Brig. Gen. Mark Kimmitt, the coalition deputy chief of staff for operations in Iraq, introduced several new photographs Monday -- those of a house and white powder he said was being tested for drugs.
Kimmitt again showed pictures of items the military said it found at the attack site, including machine guns, rounds of ammunition, a Sudan Airways plane ticket, a Sudanese passport and battery packs associated with improvised explosive devises.
Kimmitt said, "What we found on the ground and our post-strike analysis suggests that what we had was a significant foreign fighter smuggler way-station in the middle of the desert that was bringing people into this country for the sole purpose of attacking to kill the people of Iraq."
U.S. officials suggest they recovered more than has been shown to reporters.
A videotape obtained on Sunday by Associated Press Television News shows a Mogr el-Deeb wedding party attended by Iraqis, some of whom were identified by an Associated Press reporter and photographer as survivors at a hospital. The tape does not show any weapons.
Separate video that APTN shot in Mogr el-Deeb a day after the attack shows fragments of musical instruments, pots and pans, and brightly colored beddings used for celebrations, scattered around a bombed-out tent.
Kimmitt again denied finding evidence that any children died in the raid.

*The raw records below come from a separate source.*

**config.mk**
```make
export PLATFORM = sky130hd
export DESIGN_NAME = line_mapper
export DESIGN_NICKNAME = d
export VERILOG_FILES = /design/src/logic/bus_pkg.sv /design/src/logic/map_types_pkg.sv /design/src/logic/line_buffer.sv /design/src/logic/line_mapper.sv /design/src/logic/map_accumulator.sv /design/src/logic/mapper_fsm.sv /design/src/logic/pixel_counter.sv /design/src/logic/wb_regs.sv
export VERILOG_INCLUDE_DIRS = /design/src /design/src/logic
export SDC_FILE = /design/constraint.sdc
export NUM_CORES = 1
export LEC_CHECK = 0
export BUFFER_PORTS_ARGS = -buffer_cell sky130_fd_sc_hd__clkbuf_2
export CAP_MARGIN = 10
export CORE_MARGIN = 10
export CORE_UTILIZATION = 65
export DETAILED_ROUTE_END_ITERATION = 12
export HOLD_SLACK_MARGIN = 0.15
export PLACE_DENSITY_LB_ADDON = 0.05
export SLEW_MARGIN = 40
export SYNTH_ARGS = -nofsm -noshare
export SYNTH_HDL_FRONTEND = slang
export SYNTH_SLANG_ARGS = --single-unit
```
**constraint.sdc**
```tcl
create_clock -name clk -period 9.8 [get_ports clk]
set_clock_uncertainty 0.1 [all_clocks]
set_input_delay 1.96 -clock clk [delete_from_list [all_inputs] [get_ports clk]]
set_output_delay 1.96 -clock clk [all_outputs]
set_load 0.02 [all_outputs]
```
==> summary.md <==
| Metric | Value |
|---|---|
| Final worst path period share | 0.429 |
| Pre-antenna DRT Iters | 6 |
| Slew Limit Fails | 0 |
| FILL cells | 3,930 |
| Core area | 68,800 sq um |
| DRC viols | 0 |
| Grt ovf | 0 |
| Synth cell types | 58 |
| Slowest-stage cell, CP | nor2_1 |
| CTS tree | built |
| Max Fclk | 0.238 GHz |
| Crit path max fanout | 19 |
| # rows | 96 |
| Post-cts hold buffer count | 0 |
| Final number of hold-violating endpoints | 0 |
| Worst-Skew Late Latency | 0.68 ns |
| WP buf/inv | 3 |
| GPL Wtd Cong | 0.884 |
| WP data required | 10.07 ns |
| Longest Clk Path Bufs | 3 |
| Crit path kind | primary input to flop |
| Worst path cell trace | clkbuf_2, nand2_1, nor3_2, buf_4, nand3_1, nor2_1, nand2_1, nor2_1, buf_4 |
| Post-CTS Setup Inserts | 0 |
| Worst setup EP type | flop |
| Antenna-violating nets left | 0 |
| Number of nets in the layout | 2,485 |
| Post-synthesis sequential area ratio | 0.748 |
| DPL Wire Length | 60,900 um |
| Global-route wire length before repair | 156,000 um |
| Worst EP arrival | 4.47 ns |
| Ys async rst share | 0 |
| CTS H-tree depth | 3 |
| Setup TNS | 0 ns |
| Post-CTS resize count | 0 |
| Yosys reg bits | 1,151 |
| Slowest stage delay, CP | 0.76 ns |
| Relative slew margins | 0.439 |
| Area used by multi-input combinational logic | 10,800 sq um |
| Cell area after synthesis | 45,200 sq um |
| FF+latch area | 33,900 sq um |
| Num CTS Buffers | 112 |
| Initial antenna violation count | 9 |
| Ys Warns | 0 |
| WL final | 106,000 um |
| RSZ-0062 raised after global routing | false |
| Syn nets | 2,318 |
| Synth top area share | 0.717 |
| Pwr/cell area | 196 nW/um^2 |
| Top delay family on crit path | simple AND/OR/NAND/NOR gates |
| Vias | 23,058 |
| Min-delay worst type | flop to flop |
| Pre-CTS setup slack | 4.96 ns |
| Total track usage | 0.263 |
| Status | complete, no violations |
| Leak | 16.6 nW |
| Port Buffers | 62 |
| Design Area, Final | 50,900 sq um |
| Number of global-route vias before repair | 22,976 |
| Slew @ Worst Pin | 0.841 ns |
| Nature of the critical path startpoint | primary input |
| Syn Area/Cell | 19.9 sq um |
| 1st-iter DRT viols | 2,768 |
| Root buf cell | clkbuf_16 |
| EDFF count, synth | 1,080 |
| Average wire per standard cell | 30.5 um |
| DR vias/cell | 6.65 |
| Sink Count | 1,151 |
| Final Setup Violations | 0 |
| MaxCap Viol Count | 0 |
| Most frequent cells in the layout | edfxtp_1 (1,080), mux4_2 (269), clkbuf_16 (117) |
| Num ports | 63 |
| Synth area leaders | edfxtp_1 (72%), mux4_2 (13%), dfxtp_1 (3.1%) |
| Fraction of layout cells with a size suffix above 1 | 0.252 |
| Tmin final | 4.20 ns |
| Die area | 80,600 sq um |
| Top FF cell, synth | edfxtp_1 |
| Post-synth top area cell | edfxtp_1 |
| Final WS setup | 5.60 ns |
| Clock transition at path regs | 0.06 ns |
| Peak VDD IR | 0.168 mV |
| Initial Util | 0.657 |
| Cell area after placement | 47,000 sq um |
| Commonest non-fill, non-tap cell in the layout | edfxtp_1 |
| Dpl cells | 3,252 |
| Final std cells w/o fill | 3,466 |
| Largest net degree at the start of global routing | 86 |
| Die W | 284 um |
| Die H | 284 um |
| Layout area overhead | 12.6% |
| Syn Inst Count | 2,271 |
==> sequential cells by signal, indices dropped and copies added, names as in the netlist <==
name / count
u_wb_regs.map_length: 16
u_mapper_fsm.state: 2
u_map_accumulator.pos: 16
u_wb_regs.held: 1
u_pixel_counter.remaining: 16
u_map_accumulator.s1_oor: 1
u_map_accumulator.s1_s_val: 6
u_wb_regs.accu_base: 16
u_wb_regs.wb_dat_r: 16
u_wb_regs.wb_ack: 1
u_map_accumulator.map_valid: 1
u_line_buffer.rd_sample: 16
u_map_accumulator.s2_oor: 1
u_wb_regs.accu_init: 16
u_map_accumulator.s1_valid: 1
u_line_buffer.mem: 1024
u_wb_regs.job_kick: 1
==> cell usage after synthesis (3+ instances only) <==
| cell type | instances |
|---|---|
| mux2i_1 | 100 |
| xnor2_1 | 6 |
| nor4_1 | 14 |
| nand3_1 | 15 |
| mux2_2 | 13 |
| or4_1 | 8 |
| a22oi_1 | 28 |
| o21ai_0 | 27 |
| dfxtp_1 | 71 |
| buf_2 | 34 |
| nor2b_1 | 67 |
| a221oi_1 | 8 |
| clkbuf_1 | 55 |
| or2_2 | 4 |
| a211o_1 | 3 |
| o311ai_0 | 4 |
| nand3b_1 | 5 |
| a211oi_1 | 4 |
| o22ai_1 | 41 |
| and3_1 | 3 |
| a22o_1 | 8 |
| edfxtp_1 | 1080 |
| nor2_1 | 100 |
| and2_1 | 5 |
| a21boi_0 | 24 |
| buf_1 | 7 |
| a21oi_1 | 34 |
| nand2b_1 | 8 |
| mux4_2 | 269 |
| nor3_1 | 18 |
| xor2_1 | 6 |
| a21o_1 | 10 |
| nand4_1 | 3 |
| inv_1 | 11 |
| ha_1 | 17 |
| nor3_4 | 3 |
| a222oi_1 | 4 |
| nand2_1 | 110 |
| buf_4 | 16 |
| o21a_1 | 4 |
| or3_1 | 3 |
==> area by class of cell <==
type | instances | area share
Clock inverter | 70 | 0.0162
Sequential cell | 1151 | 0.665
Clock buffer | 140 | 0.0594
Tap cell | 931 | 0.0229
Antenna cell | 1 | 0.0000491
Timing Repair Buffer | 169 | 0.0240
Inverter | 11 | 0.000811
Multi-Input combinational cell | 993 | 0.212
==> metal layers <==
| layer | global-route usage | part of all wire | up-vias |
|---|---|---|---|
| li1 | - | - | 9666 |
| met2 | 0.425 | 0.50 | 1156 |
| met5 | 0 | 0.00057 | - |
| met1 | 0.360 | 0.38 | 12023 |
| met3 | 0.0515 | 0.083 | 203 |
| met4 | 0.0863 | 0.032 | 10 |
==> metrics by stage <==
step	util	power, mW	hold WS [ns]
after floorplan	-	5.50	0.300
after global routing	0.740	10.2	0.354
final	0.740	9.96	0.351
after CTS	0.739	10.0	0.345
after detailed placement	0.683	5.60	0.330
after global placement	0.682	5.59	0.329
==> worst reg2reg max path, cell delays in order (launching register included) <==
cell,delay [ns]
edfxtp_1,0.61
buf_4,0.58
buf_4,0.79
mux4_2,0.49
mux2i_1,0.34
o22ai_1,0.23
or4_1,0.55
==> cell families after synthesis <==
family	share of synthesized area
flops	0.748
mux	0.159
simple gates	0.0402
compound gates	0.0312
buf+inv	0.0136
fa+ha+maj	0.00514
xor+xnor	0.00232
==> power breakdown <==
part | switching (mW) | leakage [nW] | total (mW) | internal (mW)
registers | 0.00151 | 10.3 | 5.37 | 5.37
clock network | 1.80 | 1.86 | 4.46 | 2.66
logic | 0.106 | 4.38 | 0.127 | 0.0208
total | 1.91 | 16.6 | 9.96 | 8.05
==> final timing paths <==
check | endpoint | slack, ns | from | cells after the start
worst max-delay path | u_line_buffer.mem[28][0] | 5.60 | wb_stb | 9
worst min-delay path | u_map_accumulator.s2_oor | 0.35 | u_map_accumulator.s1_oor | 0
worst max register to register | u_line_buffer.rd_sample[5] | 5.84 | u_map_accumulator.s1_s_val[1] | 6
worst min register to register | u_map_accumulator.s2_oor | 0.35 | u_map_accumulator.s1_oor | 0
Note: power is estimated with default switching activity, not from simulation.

Survivors said most of the dead were women and children, some of whose bodies were filmed by APTN at their burial in the city of Ramadi.
In other Iraq news:
A roadside bomb killed two British civilians traveling in an armored car near coalition headquarters in Baghdad. After the bombing, insurgents fired mortar rounds around Baghdad.
Clashes between U.S. forces and fighters loyal to radical cleric Muqtada al-Sadr in the holy city of Najaf killed at least one person and injured 20, a hospital official said. There were no reports of U.S. casualties.
A senior Shiite cleric warned that clashes between U.S. troops and the Shiite militia of al-Sadr could create enemies for America -- even after U.S. troops leave Iraq.
U.N. envoy Lakhdar Brahimi says Iraq's transitional government will reflect the country's "wide diversity." Brahimi is expected to announce the names of a prime minister, president, two vice presidents and a new Cabinet before the end of May.
Attorneys for Pfc. Lynndie England, one of seven soldiers accused of abusing prisoners in Iraq, said they will ask a military judge to throw out her confession. They contend military investigators pressed her to talk after she asked for an attorney.